Hennepin County Medical Center has long served the low-income and uninsured community in the Twin Cities and has grappled with how to meet the needs of the most vulnerable, many of whom have needs that go far beyond medical care alone. So, in 2012 they launched a Medicaid ACO demonstration project to create a new model of care for Medicaid beneficiaries who suffer from debilitating mental health problems, chemical dependencies, and other hallmarks of poverty, trauma and social isolation. The ACO includes four partners: the county’s human services and public health department; Hennepin County Medical Center, a public teaching hospital; Metropolitan Health Plan, a county-run Medicaid managed care plan; and NorthPoint Health and Wellness Center, a federally qualified health center.
Using a care team approach whose members may include physicians, nurses, social workers, a psychologist and a substance use specialist, Hennepin Health was able to reduce ER visits and achieve significant savings. Hennepin’s efforts to identify and engage high-risk patients are key to its success, since the ACO is financially responsible for all of its enrolled members. Patients enrolled in care coordination programs also are given a lifestyle assessment to help staff understand their social challenges.

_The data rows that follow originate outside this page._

**config.mk**
```make
export PLATFORM = sky130hd
export DESIGN_NAME = sync_frame_receiver_with_timeout_core
export DESIGN_NICKNAME = d
export VERILOG_FILES = /design/src/hdl/sfr_pkg.sv /design/src/hdl/sync_frame_receiver_with_timeout_core.sv /design/src/hdl/sfr_in_stage.sv /design/src/hdl/sfr_core.sv /design/src/hdl/sfr_out_stage.sv
export SDC_FILE = /design/constraint.sdc
export NUM_CORES = 1
export LEC_CHECK = 0
export ABC_AREA = 1
export BUFFER_PORTS_ARGS = -buffer_cell sky130_fd_sc_hd__buf_4
export CAP_MARGIN = 20
export CORE_MARGIN = 2
export CORE_UTILIZATION = 30
export DETAILED_ROUTE_END_ITERATION = 7
export PLACE_DENSITY = 0.52
export SLEW_MARGIN = 40
export SYNTH_ARGS = -nofsm -noshare
export SYNTH_HDL_FRONTEND = slang
export SYNTH_SLANG_ARGS = --single-unit
```
**constraint.sdc**
```tcl
create_clock -name clk -period 2.1 [get_ports clk]
set_input_delay 0.315 -clock clk [delete_from_list [all_inputs] [get_ports clk]]
set_output_delay 0.315 -clock clk [all_outputs]
set_load 0.02 [all_outputs]
```
**src/hdl/sfr_pkg.sv**
```systemverilog
// ----------------------------------------------------------------------------
// sfr_pkg
// Types and constants shared by the sync frame receiver modules.
// ----------------------------------------------------------------------------
package sfr_pkg;

	localparam logic [2:0] POS_HUNT  = 3'd0;
	localparam logic [2:0] POS_B1    = 3'd1;
	localparam logic [2:0] POS_B2    = 3'd2;
	localparam logic [2:0] POS_B3    = 3'd3;
	localparam logic [2:0] POS_CHECK = 3'd4;
	localparam logic [2:0] POS_LAST  = 3'd5;

	localparam logic [7:0] COUNT_MAX     = 8'hFF;
	localparam logic [7:0] START_RESET   = 8'h7E;
	localparam logic [7:0] TIMEOUT_RESET = 8'd10;

	localparam logic REG_START   = 1'b0;
	localparam logic REG_TIMEOUT = 1'b1;

	localparam logic KIND_BYTE = 1'b0;
	localparam logic KIND_TICK = 1'b1;

	typedef struct packed {
		logic       req_type;
		logic [7:0] rx_byte;
	} item_t;

	typedef struct packed {
		logic [7:0] miss_count;
		logic [7:0] second_signal;
		logic [7:0] first_signal;
		logic       link_ok;
		logic       frame_good;
	} result_t;

	typedef struct packed {
		logic [7:0] start_byte;
		logic [7:0] timeout_ticks;
	} cfg_t;

endpackage

```
**src/hdl/sync_frame_receiver_with_timeout_core.sv**
```systemverilog
// ----------------------------------------------------------------------------
// sync_frame_receiver_with_timeout_core
// Start-byte framed six-byte receiver with checksum and tick-based link timeout.
//
//   channel   direction  tdata (low bit up)                         tuser
//   s_axis    in         rx_byte[7:0]                               req_type
//   m_axis    out        frame_good, link_ok, first_signal,         -
//                        second_signal, miss_count, 6'b0 pad
//   cfg       in         index 0 start_byte, 1 timeout_ticks        -
//
// One word per cycle while the sink does not stall: the input register takes the
// word, and the result register takes its update once it can be refilled.
// Reset clears frame position, held bytes, latched signals, link and count.
// A stalled sink holds the result register; input is still taken while the
// result register can be refilled in the same cycle.
// ----------------------------------------------------------------------------
module sync_frame_receiver_with_timeout_core (
	input  logic        clk,
	input  logic        arst_n,
	input  logic        s_axis_tvalid,
	output logic        s_axis_tready,
	input  logic [7:0]  s_axis_tdata,   // rx_byte
	input  logic        s_axis_tuser,   // req_type
	output logic        m_axis_tvalid,
	input  logic        m_axis_tready,
	output logic [31:0] m_axis_tdata,   // frame_good, link_ok, first_signal,
	                                    // second_signal, miss_count, zero pad
	input  logic        cfg_we,
	input  logic        cfg_index,
	input  logic [7:0]  cfg_data
);
	import sfr_pkg::*;

	item_t   in_item;
	item_t   item_s1;
	logic    valid_s1;
	logic    can_load;
	logic    step;
	cfg_t    cfg_q;
	result_t result;
	result_t out_result;

	assign in_item.req_type = s_axis_tuser;
	assign in_item.rx_byte  = s_axis_tdata;
	assign step             = valid_s1 && can_load;

	always_ff @(posedge clk or negedge arst_n) begin
		if (!arst_n) begin
			cfg_q.start_byte    <= START_RESET;
			cfg_q.timeout_ticks <= TIMEOUT_RESET;
		end else if (cfg_we) begin
			case (cfg_index)
				REG_START:   cfg_q.start_byte    <= cfg_data;
				REG_TIMEOUT: cfg_q.timeout_ticks <= cfg_data;
				default:     cfg_q               <= cfg_q;
			endcase
		end
	end

	sfr_in_stage u_in (
		.clk      (clk),
		.arst_n   (arst_n),
		.in_valid (s_axis_tvalid),
		.in_ready (s_axis_tready),
		.in_item  (in_item),
		.advance  (can_load),
		.valid_s1 (valid_s1),
		.item_s1  (item_s1)
	);

	sfr_core u_core (
		.clk    (clk),
		.arst_n (arst_n),
		.step   (step),
		.item   (item_s1),
		.cfg    (cfg_q),
		.result (result)
	);

	sfr_out_stage u_out (
		.clk        (clk),
		.arst_n     (arst_n),
		.load       (valid_s1),
		.result     (result),
		.can_load   (can_load),
		.out_valid  (m_axis_tvalid),
		.out_ready  (m_axis_tready),
		.out_result (out_result)
	);

	assign m_axis_tdata = {6'd0, out_result};

endmodule

```
**src/hdl/sfr_in_stage.sv**
```systemverilog
// ----------------------------------------------------------------------------
// sfr_in_stage
// Input register: holds one accepted word until the update stage takes it.
// ----------------------------------------------------------------------------
module sfr_in_stage (
	input  logic           clk,
	input  logic           arst_n,
	input  logic           in_valid,
	output logic           in_ready,
	input  sfr_pkg::item_t in_item,
	input  logic           advance,
	output logic           valid_s1,
	output sfr_pkg::item_t item_s1
);
	import sfr_pkg::*;

	assign in_ready = !valid_s1 || advance;

	always_ff @(posedge clk or negedge arst_n) begin
		if (!arst_n) begin
			valid_s1 <= 1'b0;
		end else if (in_ready) begin
			valid_s1 <= in_valid;
		end
	end

	always_ff @(posedge clk) begin
		if (in_ready && in_valid) begin
			item_s1 <= in_item;
		end
	end

endmodule

```
**src/hdl/sfr_core.sv**
```systemverilog
// ----------------------------------------------------------------------------
// sfr_core
// Frame state, checksum test and tick counter; updated once per word.
// ----------------------------------------------------------------------------
module sfr_core (
	input  logic             clk,
	input  logic             arst_n,
	input  logic             step,
	input  sfr_pkg::item_t   item,
	input  sfr_pkg::cfg_t    cfg,
	output sfr_pkg::result_t result
);
	import sfr_pkg::*;

	logic [2:0] pos_q, pos_n;
	logic [7:0] sum_q, sum_n;
	logic [7:0] first_q, first_n;
	logic [7:0] second_q, second_n;
	logic [7:0] check_q, check_n;
	logic [7:0] lat_first_q, lat_first_n;
	logic [7:0] lat_second_q, lat_second_n;
	logic       link_q, link_n;
	logic [7:0] ticks_q, ticks_n;
	logic       good;
	logic       chk_match;

	assign chk_match = ({1'b0, ~sum_q[6:0]} == check_q);

	always_comb begin
		pos_n        = pos_q;
		sum_n        = sum_q;
		first_n      = first_q;
		second_n     = second_q;
		check_n      = check_q;
		lat_first_n  = lat_first_q;
		lat_second_n = lat_second_q;
		link_n       = link_q;
		ticks_n      = ticks_q;
		good         = 1'b0;
		if (item.req_type == KIND_TICK) begin
			if (ticks_q != COUNT_MAX) begin
				ticks_n = ticks_q + 8'd1;
			end
			if (ticks_n > cfg.timeout_ticks) begin
				link_n = 1'b0;
			end
		end else begin
			case (pos_q)
				POS_HUNT: begin
					if (item.rx_byte == cfg.start_byte) begin
						pos_n = POS_B1;
					end
				end
				POS_B1: begin
					first_n = item.rx_byte;
					sum_n   = item.rx_byte;
					pos_n   = POS_B2;
				end
				POS_B2: begin
					second_n = item.rx_byte;
					sum_n    = sum_q + item.rx_byte;
					pos_n    = POS_B3;
				end
				POS_B3: begin
					sum_n = sum_q + item.rx_byte;
					pos_n = POS_CHECK;
				end
				POS_CHECK: begin
					check_n = item.rx_byte;
					pos_n   = POS_LAST;
				end
				POS_LAST: begin
					if (chk_match) begin
						lat_first_n  = first_q;
						lat_second_n = second_q;
						link_n       = 1'b1;
						ticks_n      = 8'd0;
						good         = 1'b1;
					end
					pos_n = POS_HUNT;
				end
				default: begin
					pos_n = POS_HUNT;
				end
			endcase
		end
	end

	assign result.frame_good    = good;
	assign result.link_ok       = link_n;
	assign result.first_signal  = lat_first_n;
	assign result.second_signal = lat_second_n;
	assign result.miss_count    = ticks_n;

	always_ff @(posedge clk or negedge arst_n) begin
		if (!arst_n) begin
			pos_q        <= POS_HUNT;
			sum_q        <= 8'd0;
			first_q      <= 8'd0;
			second_q     <= 8'd0;
			check_q      <= 8'd0;
			lat_first_q  <= 8'd0;
			lat_second_q <= 8'd0;
			link_q       <= 1'b0;
			ticks_q      <= 8'd0;
		end else if (step) begin
			pos_q        <= pos_n;
			sum_q        <= sum_n;
			first_q      <= first_n;
			second_q     <= second_n;
			check_q      <= check_n;
			lat_first_q  <= lat_first_n;
			lat_second_q <= lat_second_n;
			link_q       <= link_n;
			ticks_q      <= ticks_n;
		end
	end

`ifndef SYNTH
	a_pos_range: assert property (@(posedge clk) disable iff (!arst_n)
		pos_q != 3'd6 && pos_q != 3'd7)
		else $error("frame position out of range");

	a_good_clears_ticks: assert property (@(posedge clk) disable iff (!arst_n)
		step && good |=> ticks_q == 8'd0 && link_q)
		else $error("good frame did not clear tick count and raise link");

	a_link_rise: assert property (@(posedge clk) disable iff (!arst_n)
		step && !link_q && link_n |-> good && pos_q == POS_LAST)
		else $error("link raised without a good frame");

	a_tick_hold_frame: assert property (@(posedge clk) disable iff (!arst_n)
		step && item.req_type == KIND_TICK |=> $stable(pos_q) && $stable(sum_q))
		else $error("tick disturbed frame state");
`endif

endmodule

```
**src/hdl/sfr_out_stage.sv**
```systemverilog
// ----------------------------------------------------------------------------
// sfr_out_stage
// Result register: holds one result word until the sink takes it.
// ----------------------------------------------------------------------------
module sfr_out_stage (
	input  logic             clk,
	input  logic             arst_n,
	input  logic             load,
	input  sfr_pkg::result_t result,
	output logic             can_load,
	output logic             out_valid,
	input  logic             out_ready,
	output sfr_pkg::result_t out_result
);
	import sfr_pkg::*;

	logic    valid_q;
	result_t result_q;

	assign can_load   = !valid_q || out_ready;
	assign out_valid  = valid_q;
	assign out_result = result_q;

	always_ff @(posedge clk or negedge arst_n) begin
		if (!arst_n) begin
			valid_q <= 1'b0;
		end else if (can_load) begin
			valid_q <= load;
		end
	end

	always_ff @(posedge clk) begin
		if (load && can_load) begin
			result_q <= result;
		end
	end

endmodule
```
==> out/metrics.csv <==
stage;metric;value;unit
grt;grt_pass1_wl;20.9;mm
timing;setup_slack;-0.0419;ns
timing;fmax;467;MHz
logic_synthesis;synth_top_area_frac;0.310;
critical_path;crit_family;simple AND/OR/NAND/NOR gates;
clock_network;htreeDepth;3;
logic_synthesis;synth_top_family_by_area;simple AND/OR/NAND/NOR gates;
timing;tightest_slew;0.597;ns
clock_network;cts_buffers;9;
logic_synthesis;ys_seq_elements;112;
grt;grt_pass1_vias;4156;
timing;rsz0062_at_grt;yes;
floorplanning;num_rows;49;
finish;fillers;1799;
floorplanning;io_pins;57;
placed_design;gp_congestion;0.837;
pwr;power_density;1070;nW/um^2
route;dr.first_iter.drc_count;386;
critical_path;cpPeakStageDelay;0.41;ns
timing;finalHoldViolations;0;
clock_network;cts.path.max_buffers;2;
placed_design;pre_cts_slack;-0.127;ns
finish;diodes;0;
timing;hold-worst-slack;0.139;ns
timing;timing.final.crit_share;1.02;
pwr;leakage;3.32;nW
grt;grt_max_degree;53;
clock_network;clkSinkCount;112;
critical_path;end_kind;flop;
placed_design;dp_hpwl;8.97;mm
route;wire_per_inst;12.9;um
logic_synthesis;synth-compound-area-share;0.0611;
timing;max_slew_margin;0.601;
timing;finalSetupViolations;1;
logic_synthesis;synthArstFlopShare;0.688;
logic_synthesis;netlist_top_cells_area;dfrtp_1 (31%), edfxtp_1 (19%), nand2_1 (15%);
finish;final_nets;750;
route;wl;12.2;mm
run_status;status;complete, but fails checks;
floorplanning;core_area;18100;um^2
finish;synthToLayoutAreaGrowth;19.9;%
logic_synthesis;synthAdderAreaFrac;0.0373;
grt;overflow;0;
logic_synthesis;synth.avg_cell_area;8.71;um^2
logic_synthesis;synthCells;640;
logic_synthesis;synth_area;5570;um^2
route;vias;4185;
clock_network;clk_pin_slew_worst_paths;0.08;ns
floorplanning;die_x;140;um
logic_synthesis;seq_area_frac_synth;0.536;
route;route.detailed.drc;0;
finish;fin_area;6690;um^2
critical_path;required;2.22;ns
critical_path;path_buf_inv;2;
clock_network;cts_tree;yes;
logic_synthesis;synth_ff_type;dfrtp_1;
critical_path;crit_top_cell;nand2_1;
route;drtPass1Iterations;4;
logic_synthesis;yosys.cell_types.count;37;
floorplanning;initial_core_util;0.308;
critical_path;crit_type;flop to flop;
timing;slew_viol_final;0;
route;via_per_inst;4.43;
timing;finalClockSkew;0.0144;ns
grt;antenna_found_initial;0;
logic_synthesis;muxShareOfSynthArea;0.00202;
clock_network;cts_root_buf;clkbuf_16;
route;drtAntennaViolNets;0;
critical_path;crit_fanout;4;
logic_synthesis;synth.most_common_cell;nand2_1;
finish;drive_above_1_share;0.196;
pwr;ir_drop;471;uV
clock_network;clk-insertion-delay-late;0.36;ns
hold_path;min_path_type;input port to flop;
logic_synthesis;synth-edff-count;35;
critical_path;arrival;2.26;ns
timing;tns;-0.0419;ns
job;drv_cap;0;
logic_synthesis;yosysWarnings;0;
logic_synthesis;synth_top_cells_by_count;nand2_1 (223), inv_1 (72), dfrtp_1 (69);
floorplanning;die-area;19700;um^2
critical_path;slowest_stage;dfrtp_1;
placed_design;port_buffers;50;
logic_synthesis;synth_xor_area_frac;0.0126;
run_status;violations;negative setup slack;
critical_path;cp-start-kind;flop;
logic_synthesis;synthSimpleGateAreaFrac;0.272;
placed_design;placed_area;6330;um^2
critical_path;path_cells;ha_4 -> nand3_4 -> nor3_4 -> nand2_1 -> o21a_1 -> ha_1 -> inv_2 -> nor2_1 -> nor2_1 -> o21ai_1 -> nand2_1 -> nand2_1 -> nand2_1 -> nand2_1 -> inv_1;
timing;finalCriticalPeriod;2.14;ns
finish;utilization;0.370;
logic_synthesis;synth_top_area_cell;dfrtp_1;
floorplanning;die_h;140;um
grt;grt_usage;0.133;
[placed cells by master, fill, tap and decap left out, drive strengths merged, types with 2 or more instances in the layout]
cell type / instances
a31oi: 2
ha: 15
dfstp: 8
clkbuf: 10
a21oi: 21
o21a: 2
o21ai: 37
nand3: 28
clkinvlp: 2
xnor2: 6
nand2: 241
clkinv: 3
inv: 76
conb: 6
nand3b: 2
nor3: 4
nor2: 37
or2: 4
nand4: 21
edfxtp: 35
buf: 77
o211ai: 2
dfrtp: 69
xor2: 2
[metal layers]
layer	GRT usage	wire (um)	up-vias
met5	0	0	-
met4	0.0404	167	0
met3	0.0270	482	16
met2	0.204	5300	85
met1	0.191	6250	1898
li1	-	-	2186
[final cells by class]
type | instances | area (um^2) | area share
clock buffers | 10 | 229 | 0.0343
clock inverters | 6 | 78.8 | 0.0118
flip-flops and latches | 112 | 2990 | 0.447
multi-input cells | 434 | 2200 | 0.330
inverters | 76 | 285 | 0.0427
well taps | 229 | 287 | 0.0429
repair buffers | 78 | 613 | 0.0917
[sequential cells by signal, summed over array words and instances (netlist names)]
name	cells
u_core.pos_q	3
u_in.valid_s1	1
u_core.lat_first_q	8
u_out.out_valid	1
u_core.check_q	8
u_core.sum_q	7
u_core.first_q	8
u_core.second_q	8
u_out.out_result	26
u_in.item_s1	9
u_core.link_q	1
u_core.lat_second_q	8
cfg_q	16
u_core.ticks_q	8
[metrics by stage]
stage	power (mW)	std cells
after floorplan	4.69	645
after global routing	7.69	945
after global placement	5.30	924
after detailed placement	5.36	924
after CTS	7.20	943
final	7.14	945
[final timing paths]
kind / start / to / slack [ns] / cells after the start
worst max-delay path: u_core.ticks_q[1] / u_out.out_result[1] / -0.04 / 15
worst min-delay path: s_axis_tuser / u_in.item_s1[8] / 0.14 / 1
worst max register to register: u_core.ticks_q[1] / u_out.out_result[1] / -0.04 / 15
worst min register to register: u_core.lat_first_q[1] / u_core.lat_first_q[1] / 0.48 / 2
max in group asynchronous: arst_n / cfg_q[3] / 1.16 / 3
min in group asynchronous: arst_n / u_core.link_q / 0.37 / 2
[power breakdown]
part	switching, mW	internal (mW)	leakage [nW]
clock network	0.834	0.946	0.142
logic	1.32	0.885	1.88
registers	0.394	2.76	1.30
total	2.55	4.59	3.32
[kinds of logic (layout without fill, tap and decap cells)]
family,Yosys count,in the layout
adders and majority gates,16,16
other,1,6
buffers and inverters,99,170
muxes,1,1
xor gates and xnor gates,8,8
DFF,112,112
and+or+nand+nor,338,338
AOI/OAI and AO/OA,65,65
[timing repair]
| item | CTS | global route |
|---|---|---|
| resized for setup | 4 | 1 |
| buffers inserted | 2 | 2 |
| endpoints found under the hold margin | 9 | 0 |
| pin swaps | 4 | 1 |
| endpoints found under the setup margin | 2 | 3 |
| hold buffers | 1 | 0 |
No activity file was read; power rests on OpenSTA's default activity.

Last year, I had the privilege of sitting in on a team meeting at the Coordinated Care Center at Hennepin. Seeing this person-centered model at work, with all medical, social and behavioral issues being discussed by team members who exhibited high mutual regard for the expertise each brings, was truly inspiring. The Commonwealth report concludes that this is a model that can be replicated elsewhere, but doing so requires: a long-term investment; that state Medicaid agencies look at risk adjustment for social determinants of health, both in quality measures and payment models; and a community-wide approach to providing compassionate care for the most vulnerable high-need populations.